AVRAM ALPERT, writer and educator, shares his ideas from The Good-Enough Life, suggesting how an acceptance of our own limitations can lead to a more fulfilling life and a more harmonious society. ”Obsessing about greatness has given us an epidemic of stress, anxiety, inequality and ecological damage,” according to Alpert who is a writer and teacher, and currently a Research Fellow at The New Institute in Hamburg where he is working on a book on wisdom. He previously taught at Princeton and Rutgers.
KIERAN SETIYA, a professor of philosophy at MIT provides a refreshing and realistic antidote to many of the platitudes pushed by our contemporary American self-improvement industry. His latest book Life is Hard: How Philosophy Can Help us Find our Way suggests that trying to live a perfect life in difficult circumstances only brings dismay. Much in life that makes us miserable can neither be changed nor ignored, so we need to come to terms with reality.
Both guests challenge the notion that happiness should be life’s primary pursuit – arguing we might be better served by living well within our means, acknowledging some difficult truths and concentrating on leading a meaningful life instead? Embracing the “good-enough” life might be preferable to hankering for the perfect one, and we might just stumble across happiness in the process. Join this stimulating discussion for some useful suggestions about how to maintain our humanity, in challenging times.
Photo credit : Pexels.com - Pixabay
BIO: Kieran Setiya
Kieran Setiya teaches philosophy at MIT, working mainly in ethics, epistemology, and the philosophy of mind.
He’s the author of Practical Knowledge, Reasons without Rationalism, and Knowing Right From Wrong.
His new book, Life is Hard, is out from Riverhead Books (US) and Hutchinson Heinemann (UK).
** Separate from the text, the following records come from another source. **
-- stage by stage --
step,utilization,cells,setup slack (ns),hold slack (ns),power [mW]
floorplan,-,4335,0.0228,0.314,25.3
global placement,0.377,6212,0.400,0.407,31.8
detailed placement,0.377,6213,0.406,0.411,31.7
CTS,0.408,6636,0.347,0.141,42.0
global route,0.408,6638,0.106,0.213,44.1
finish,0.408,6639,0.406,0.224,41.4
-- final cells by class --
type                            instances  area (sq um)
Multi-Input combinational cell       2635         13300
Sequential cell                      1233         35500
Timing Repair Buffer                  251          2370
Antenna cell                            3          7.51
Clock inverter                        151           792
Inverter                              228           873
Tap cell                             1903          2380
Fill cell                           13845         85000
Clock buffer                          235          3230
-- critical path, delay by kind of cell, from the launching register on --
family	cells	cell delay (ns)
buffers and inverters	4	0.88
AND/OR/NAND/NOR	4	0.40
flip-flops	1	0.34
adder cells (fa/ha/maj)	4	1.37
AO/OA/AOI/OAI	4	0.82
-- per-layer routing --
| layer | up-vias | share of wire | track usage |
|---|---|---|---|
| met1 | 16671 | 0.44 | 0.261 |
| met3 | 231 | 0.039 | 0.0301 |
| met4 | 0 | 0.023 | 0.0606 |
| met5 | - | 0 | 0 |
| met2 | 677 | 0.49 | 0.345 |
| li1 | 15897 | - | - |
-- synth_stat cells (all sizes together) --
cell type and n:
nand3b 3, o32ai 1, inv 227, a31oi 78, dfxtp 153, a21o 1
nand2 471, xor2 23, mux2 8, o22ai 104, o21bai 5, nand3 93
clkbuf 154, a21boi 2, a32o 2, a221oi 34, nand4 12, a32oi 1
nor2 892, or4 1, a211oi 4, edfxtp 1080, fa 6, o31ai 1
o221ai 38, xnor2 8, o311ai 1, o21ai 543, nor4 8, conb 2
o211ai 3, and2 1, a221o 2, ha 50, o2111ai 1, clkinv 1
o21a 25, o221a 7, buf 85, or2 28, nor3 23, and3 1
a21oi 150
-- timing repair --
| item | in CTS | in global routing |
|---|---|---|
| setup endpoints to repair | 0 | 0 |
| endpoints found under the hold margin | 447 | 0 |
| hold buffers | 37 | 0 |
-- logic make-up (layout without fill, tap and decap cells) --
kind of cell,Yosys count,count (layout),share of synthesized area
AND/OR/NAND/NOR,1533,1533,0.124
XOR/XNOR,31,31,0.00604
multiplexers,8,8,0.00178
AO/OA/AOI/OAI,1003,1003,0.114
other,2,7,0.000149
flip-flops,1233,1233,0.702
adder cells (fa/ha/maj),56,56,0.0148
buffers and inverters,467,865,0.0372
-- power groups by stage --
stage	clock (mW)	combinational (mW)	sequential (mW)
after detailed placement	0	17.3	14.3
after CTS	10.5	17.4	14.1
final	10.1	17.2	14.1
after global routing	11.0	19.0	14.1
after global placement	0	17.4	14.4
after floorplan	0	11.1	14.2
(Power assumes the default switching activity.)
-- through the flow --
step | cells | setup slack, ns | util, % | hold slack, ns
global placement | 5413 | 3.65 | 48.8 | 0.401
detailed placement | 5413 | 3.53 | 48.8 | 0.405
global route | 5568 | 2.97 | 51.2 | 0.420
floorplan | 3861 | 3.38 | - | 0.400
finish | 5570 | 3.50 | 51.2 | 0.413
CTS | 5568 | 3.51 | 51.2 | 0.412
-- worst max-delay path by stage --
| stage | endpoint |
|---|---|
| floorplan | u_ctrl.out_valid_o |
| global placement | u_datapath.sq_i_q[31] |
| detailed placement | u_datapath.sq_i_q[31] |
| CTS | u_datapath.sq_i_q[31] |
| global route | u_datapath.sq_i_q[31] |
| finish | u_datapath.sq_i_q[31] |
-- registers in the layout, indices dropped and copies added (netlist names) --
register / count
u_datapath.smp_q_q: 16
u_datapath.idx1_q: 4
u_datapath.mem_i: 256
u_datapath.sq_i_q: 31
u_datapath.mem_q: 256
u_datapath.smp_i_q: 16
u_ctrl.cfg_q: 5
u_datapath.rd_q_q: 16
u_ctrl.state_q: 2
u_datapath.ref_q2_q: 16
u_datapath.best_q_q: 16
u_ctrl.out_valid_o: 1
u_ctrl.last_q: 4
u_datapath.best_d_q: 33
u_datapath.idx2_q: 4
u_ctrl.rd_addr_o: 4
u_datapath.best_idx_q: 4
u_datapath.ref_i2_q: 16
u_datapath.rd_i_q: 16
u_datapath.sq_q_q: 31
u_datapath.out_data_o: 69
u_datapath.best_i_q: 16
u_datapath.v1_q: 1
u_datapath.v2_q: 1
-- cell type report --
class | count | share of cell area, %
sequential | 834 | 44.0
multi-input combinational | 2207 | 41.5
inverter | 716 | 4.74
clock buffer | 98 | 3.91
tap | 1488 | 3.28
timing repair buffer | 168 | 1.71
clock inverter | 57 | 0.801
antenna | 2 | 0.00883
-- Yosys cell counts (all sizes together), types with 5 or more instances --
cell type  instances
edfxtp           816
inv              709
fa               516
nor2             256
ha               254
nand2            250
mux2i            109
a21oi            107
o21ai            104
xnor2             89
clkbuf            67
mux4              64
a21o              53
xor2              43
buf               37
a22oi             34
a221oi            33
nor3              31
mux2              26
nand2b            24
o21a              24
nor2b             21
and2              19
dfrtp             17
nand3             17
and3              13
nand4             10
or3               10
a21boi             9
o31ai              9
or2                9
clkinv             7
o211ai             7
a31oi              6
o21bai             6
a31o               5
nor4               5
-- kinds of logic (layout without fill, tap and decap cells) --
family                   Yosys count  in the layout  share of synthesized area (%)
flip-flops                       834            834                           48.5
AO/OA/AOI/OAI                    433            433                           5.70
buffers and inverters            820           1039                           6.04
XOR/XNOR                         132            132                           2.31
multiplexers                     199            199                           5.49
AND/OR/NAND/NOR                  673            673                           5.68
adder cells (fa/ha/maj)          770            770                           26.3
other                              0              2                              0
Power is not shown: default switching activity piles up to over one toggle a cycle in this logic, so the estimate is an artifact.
## config.mk

```make
export PLATFORM = sky130hd
export DESIGN_NAME = wav_pcm_stream_decoder_core
export DESIGN_NICKNAME = d
export VERILOG_FILES = /design/src/sv/wpd_pkg.sv /design/src/sv/wav_pcm_stream_decoder_core.sv /design/src/sv/wpd_fifo.sv /design/src/sv/wpd_front.sv /design/src/sv/wpd_back.sv
export SDC_FILE = /design/constraint.sdc
export NUM_CORES = 1
export LEC_CHECK = 0
export ABC_AREA = 0
export ABC_CLOCK_PERIOD_IN_PS = 18060
export BUFFER_PORTS_ARGS = -buffer_cell sky130_fd_sc_hd__buf_2
export CAP_MARGIN = 10
export CORE_MARGIN = 10
export CORE_UTILIZATION = 55
export DETAILED_ROUTE_END_ITERATION = 10
export PLACE_DENSITY = 0.77
export SLEW_MARGIN = 10
export SYNTH_ARGS = -nofsm -noshare
export SYNTH_HDL_FRONTEND = slang
export SYNTH_SLANG_ARGS = --single-unit
```

## constraint.sdc

```tcl
create_clock -name clk -period 18.06 [get_ports clk]
set_input_delay 0.903 -clock clk [delete_from_list [all_inputs] [get_ports clk]]
set_output_delay 0.903 -clock clk [all_outputs]
set_load 0.02 [all_outputs]
```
Combining philosophy with personal essay, the book has chapters on infirmity, loneliness, grief, failure, injustice, absurdity – and hope. It has been reviewed by the Economist, The York Times, the Sunday Times, and the Guardian, and was selected as one of the New Yorker‘s Best Books of 2022. Excerpts in the Atlantic, LitHub, BBC Future, Big Think, and the Guardian.
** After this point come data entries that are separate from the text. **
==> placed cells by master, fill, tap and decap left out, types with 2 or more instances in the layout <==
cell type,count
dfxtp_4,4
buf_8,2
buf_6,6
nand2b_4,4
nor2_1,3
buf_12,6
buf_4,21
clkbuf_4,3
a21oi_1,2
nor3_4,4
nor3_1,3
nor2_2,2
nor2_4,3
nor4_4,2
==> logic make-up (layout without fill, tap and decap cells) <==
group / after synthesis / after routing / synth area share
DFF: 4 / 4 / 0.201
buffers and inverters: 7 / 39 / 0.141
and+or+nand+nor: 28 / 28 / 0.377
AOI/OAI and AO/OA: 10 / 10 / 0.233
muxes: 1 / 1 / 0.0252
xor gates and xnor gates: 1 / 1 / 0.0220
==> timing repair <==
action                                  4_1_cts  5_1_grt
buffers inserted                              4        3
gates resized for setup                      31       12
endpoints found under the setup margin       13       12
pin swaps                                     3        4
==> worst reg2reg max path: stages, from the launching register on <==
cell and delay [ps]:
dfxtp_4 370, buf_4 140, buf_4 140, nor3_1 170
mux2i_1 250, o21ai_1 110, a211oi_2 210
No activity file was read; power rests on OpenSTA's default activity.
His last book was Midlife: A Philosophical Guide. It is available in bookstores and can be ordered online. My work on midlife has been featured in Aeon, Hi-Phi Nation, Five Books, and the New York Times. He has also written about baseball and philosophy, H. P. Lovecraft, stand-up comedy, and the meaning of life.
BIO: Avram Alpert
Fellow at The New Institute in Hamburg, Germany, Avram Alpert is the author of three books, The Good Enough Life (Princeton University Press, 2022) being the latest.
Alpert works to understand what values we can live by in a world as connected, chaoticm and potentially catastrophic as the present.
After receiving his PhD, he has taught at Rutgers and Princeton University. With Rit Prenmnath, he co-edited and co-managed the programming of Shifter Magazine from 2014-2021. In 2018, with Meleko Mokgosi and Anthea Behm, he cofounded the Interdisciplinary Art and Theory Program at Jack Shainman Gallery.
His other books are : Global Origins of the Modern Self, from Montaigne to Suzuki (SUNY Press, 2019) and A Partial Enlightenment : What Modern Literature and Buddhism Can Teach Us About Living Well without Perfection (Columbia University Press, 2021).
His writing has also appeared in Aeon, The Chronicle of Higher Education, the Los Angeles Review of Books, The New York Times, the Washington Post, Truhout, and elsewhere.